I have no way of knowing how Ma'am is really doing aside from what the vet's lab results are telling me. She is the same old soul she's always been, except now I see she's slower, weaker, and not eating as much. The end stage diagnosis was a complete shock because there has been no change in her demeanor. Part of me wants to forego her kidney diet food and daily sub-q injections, just to give her a stress-free ending. But I will never forgive myself if I look back and feel like I killed her.
There is one more treatment option that the vet gave me, but I opted not to do it. See, your kidneys produce a hormone that tells your bone marrow to make red blood cells.

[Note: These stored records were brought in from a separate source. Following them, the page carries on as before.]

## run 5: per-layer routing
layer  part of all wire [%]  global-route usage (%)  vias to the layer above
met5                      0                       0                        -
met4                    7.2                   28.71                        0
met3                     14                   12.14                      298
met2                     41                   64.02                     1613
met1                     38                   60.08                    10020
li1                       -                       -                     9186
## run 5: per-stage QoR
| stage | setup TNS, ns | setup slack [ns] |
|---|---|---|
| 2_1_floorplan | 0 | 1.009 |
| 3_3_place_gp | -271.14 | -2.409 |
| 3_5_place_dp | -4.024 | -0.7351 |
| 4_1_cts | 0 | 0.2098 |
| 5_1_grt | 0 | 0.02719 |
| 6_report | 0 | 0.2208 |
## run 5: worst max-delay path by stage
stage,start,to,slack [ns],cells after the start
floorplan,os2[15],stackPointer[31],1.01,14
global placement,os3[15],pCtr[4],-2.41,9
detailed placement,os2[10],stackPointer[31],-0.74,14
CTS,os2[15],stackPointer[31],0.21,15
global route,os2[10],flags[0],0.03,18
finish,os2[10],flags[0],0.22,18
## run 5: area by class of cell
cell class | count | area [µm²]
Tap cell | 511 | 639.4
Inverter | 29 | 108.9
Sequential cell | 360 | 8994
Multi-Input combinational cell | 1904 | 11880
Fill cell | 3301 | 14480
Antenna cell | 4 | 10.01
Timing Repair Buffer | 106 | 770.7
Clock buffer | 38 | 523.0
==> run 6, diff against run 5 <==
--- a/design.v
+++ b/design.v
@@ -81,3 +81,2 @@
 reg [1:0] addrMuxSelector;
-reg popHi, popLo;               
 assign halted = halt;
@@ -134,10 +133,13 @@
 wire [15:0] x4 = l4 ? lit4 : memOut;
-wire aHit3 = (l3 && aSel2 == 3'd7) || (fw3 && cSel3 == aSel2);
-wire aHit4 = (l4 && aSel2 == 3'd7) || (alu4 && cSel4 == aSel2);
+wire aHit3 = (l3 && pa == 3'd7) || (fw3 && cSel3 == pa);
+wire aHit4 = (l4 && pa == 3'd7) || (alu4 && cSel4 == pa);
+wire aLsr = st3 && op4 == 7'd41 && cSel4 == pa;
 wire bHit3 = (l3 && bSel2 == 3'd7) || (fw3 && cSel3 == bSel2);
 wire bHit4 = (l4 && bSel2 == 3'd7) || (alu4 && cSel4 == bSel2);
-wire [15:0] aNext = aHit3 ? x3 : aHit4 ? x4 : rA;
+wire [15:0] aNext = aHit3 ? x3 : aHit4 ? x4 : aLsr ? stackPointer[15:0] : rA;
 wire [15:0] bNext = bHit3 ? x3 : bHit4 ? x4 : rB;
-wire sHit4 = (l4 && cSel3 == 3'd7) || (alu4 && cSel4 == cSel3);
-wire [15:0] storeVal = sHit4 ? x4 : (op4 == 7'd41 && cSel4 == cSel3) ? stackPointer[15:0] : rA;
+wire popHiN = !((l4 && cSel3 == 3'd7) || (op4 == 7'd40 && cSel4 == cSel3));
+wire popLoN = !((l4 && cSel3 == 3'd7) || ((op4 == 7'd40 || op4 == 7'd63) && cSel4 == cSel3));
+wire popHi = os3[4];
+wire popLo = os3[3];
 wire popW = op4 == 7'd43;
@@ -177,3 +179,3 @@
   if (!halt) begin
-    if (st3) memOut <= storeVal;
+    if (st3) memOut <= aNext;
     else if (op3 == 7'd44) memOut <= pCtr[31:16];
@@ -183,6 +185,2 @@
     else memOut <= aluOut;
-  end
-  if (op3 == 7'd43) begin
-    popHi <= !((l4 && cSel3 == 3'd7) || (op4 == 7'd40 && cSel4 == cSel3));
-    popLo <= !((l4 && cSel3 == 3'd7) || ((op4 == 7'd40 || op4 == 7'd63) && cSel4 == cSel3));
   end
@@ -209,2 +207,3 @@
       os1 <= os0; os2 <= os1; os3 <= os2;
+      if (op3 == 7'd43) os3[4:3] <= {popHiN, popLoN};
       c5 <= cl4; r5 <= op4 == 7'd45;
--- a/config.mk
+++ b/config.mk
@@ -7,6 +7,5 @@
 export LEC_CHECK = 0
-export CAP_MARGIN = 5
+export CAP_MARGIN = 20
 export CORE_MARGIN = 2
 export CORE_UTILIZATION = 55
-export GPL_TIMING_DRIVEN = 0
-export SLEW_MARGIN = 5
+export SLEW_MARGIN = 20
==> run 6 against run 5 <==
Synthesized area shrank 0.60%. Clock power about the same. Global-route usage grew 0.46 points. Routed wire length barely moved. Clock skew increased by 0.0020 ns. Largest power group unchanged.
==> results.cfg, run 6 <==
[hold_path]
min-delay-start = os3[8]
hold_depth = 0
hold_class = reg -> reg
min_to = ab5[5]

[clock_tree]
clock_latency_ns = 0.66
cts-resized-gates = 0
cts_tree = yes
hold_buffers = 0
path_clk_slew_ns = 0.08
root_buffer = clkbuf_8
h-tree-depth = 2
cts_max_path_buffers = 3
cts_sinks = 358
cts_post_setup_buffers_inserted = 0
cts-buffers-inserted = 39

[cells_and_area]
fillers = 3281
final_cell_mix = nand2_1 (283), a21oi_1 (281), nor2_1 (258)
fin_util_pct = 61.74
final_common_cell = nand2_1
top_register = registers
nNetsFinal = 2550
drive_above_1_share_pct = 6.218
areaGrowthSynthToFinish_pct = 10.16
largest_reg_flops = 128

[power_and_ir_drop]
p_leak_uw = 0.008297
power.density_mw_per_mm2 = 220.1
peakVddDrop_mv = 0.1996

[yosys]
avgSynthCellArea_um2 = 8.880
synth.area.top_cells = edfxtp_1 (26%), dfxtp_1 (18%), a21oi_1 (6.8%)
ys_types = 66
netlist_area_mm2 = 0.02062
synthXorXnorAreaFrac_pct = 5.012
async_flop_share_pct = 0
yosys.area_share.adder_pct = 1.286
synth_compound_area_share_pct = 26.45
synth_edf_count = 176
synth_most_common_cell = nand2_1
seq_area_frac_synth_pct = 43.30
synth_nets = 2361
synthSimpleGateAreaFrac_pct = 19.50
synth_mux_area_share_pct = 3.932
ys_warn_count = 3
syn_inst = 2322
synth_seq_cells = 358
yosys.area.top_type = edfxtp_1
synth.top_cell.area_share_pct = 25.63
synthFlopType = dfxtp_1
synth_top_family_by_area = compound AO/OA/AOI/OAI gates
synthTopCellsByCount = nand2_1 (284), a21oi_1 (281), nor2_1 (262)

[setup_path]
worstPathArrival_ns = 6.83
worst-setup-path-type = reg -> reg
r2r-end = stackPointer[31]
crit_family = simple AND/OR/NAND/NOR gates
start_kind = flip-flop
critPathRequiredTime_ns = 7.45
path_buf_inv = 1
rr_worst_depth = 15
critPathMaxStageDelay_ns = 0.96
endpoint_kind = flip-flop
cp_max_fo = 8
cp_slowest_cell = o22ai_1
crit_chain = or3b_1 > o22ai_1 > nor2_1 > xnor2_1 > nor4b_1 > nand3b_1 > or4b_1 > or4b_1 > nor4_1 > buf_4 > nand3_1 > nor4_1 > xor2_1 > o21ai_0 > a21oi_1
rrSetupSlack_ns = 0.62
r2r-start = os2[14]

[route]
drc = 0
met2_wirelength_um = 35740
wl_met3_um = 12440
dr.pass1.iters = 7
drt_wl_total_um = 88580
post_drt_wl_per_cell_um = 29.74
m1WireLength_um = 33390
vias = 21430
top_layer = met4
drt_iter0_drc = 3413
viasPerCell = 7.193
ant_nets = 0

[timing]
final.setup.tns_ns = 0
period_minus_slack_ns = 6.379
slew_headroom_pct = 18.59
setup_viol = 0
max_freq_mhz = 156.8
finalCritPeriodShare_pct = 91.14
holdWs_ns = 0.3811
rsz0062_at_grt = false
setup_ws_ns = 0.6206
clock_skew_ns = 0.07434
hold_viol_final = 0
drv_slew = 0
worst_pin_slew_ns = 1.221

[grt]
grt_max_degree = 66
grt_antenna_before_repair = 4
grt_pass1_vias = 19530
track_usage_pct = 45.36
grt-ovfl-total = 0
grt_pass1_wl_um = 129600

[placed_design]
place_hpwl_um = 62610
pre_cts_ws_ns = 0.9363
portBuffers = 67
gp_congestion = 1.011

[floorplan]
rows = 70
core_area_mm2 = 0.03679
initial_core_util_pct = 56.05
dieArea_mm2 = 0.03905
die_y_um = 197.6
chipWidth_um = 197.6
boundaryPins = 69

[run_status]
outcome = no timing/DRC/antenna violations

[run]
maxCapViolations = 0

Ma'am's kidneys aren't functioning, so her red blood cell count is practically nonexistent, hence her feeling weak. This last-resort treatment involves injecting her 1-3 times per week with this hormone she's not producing so she can make red blood cells. This also involves weekly monitoring of her red blood cell count. Even if I did the injections at home she would still have to go to the vet at least once a week for a blood sample to send to the lab. Plus, the cost on top of it all... Bottom line, I can't put her through that. But I can't help but feel like I'm quitting on her, either.
I don't know how much time we have left together. In some ways it would be easier for her to go soon. Both of our suffering would end. But I think of yesterday, when I napped on the sofa and she napped on my stomach...I'm tearing up at work thinking about it. I'm not ready to say goodbye. And if I'm gone for five days at CC, maybe she'll think I left her. Remember, it's just the two of us here. I'm her world.
I don't know where this is going. I guess I feel guilty for wanting to forget that she is leaving me. I missed Costume Con 2008 at the last minute and was horribly disappointed. It seems selfish, crass and gauche, though, to choose a stupid convention over the creature I vowed to care for. I'm so in denial. Fuck me.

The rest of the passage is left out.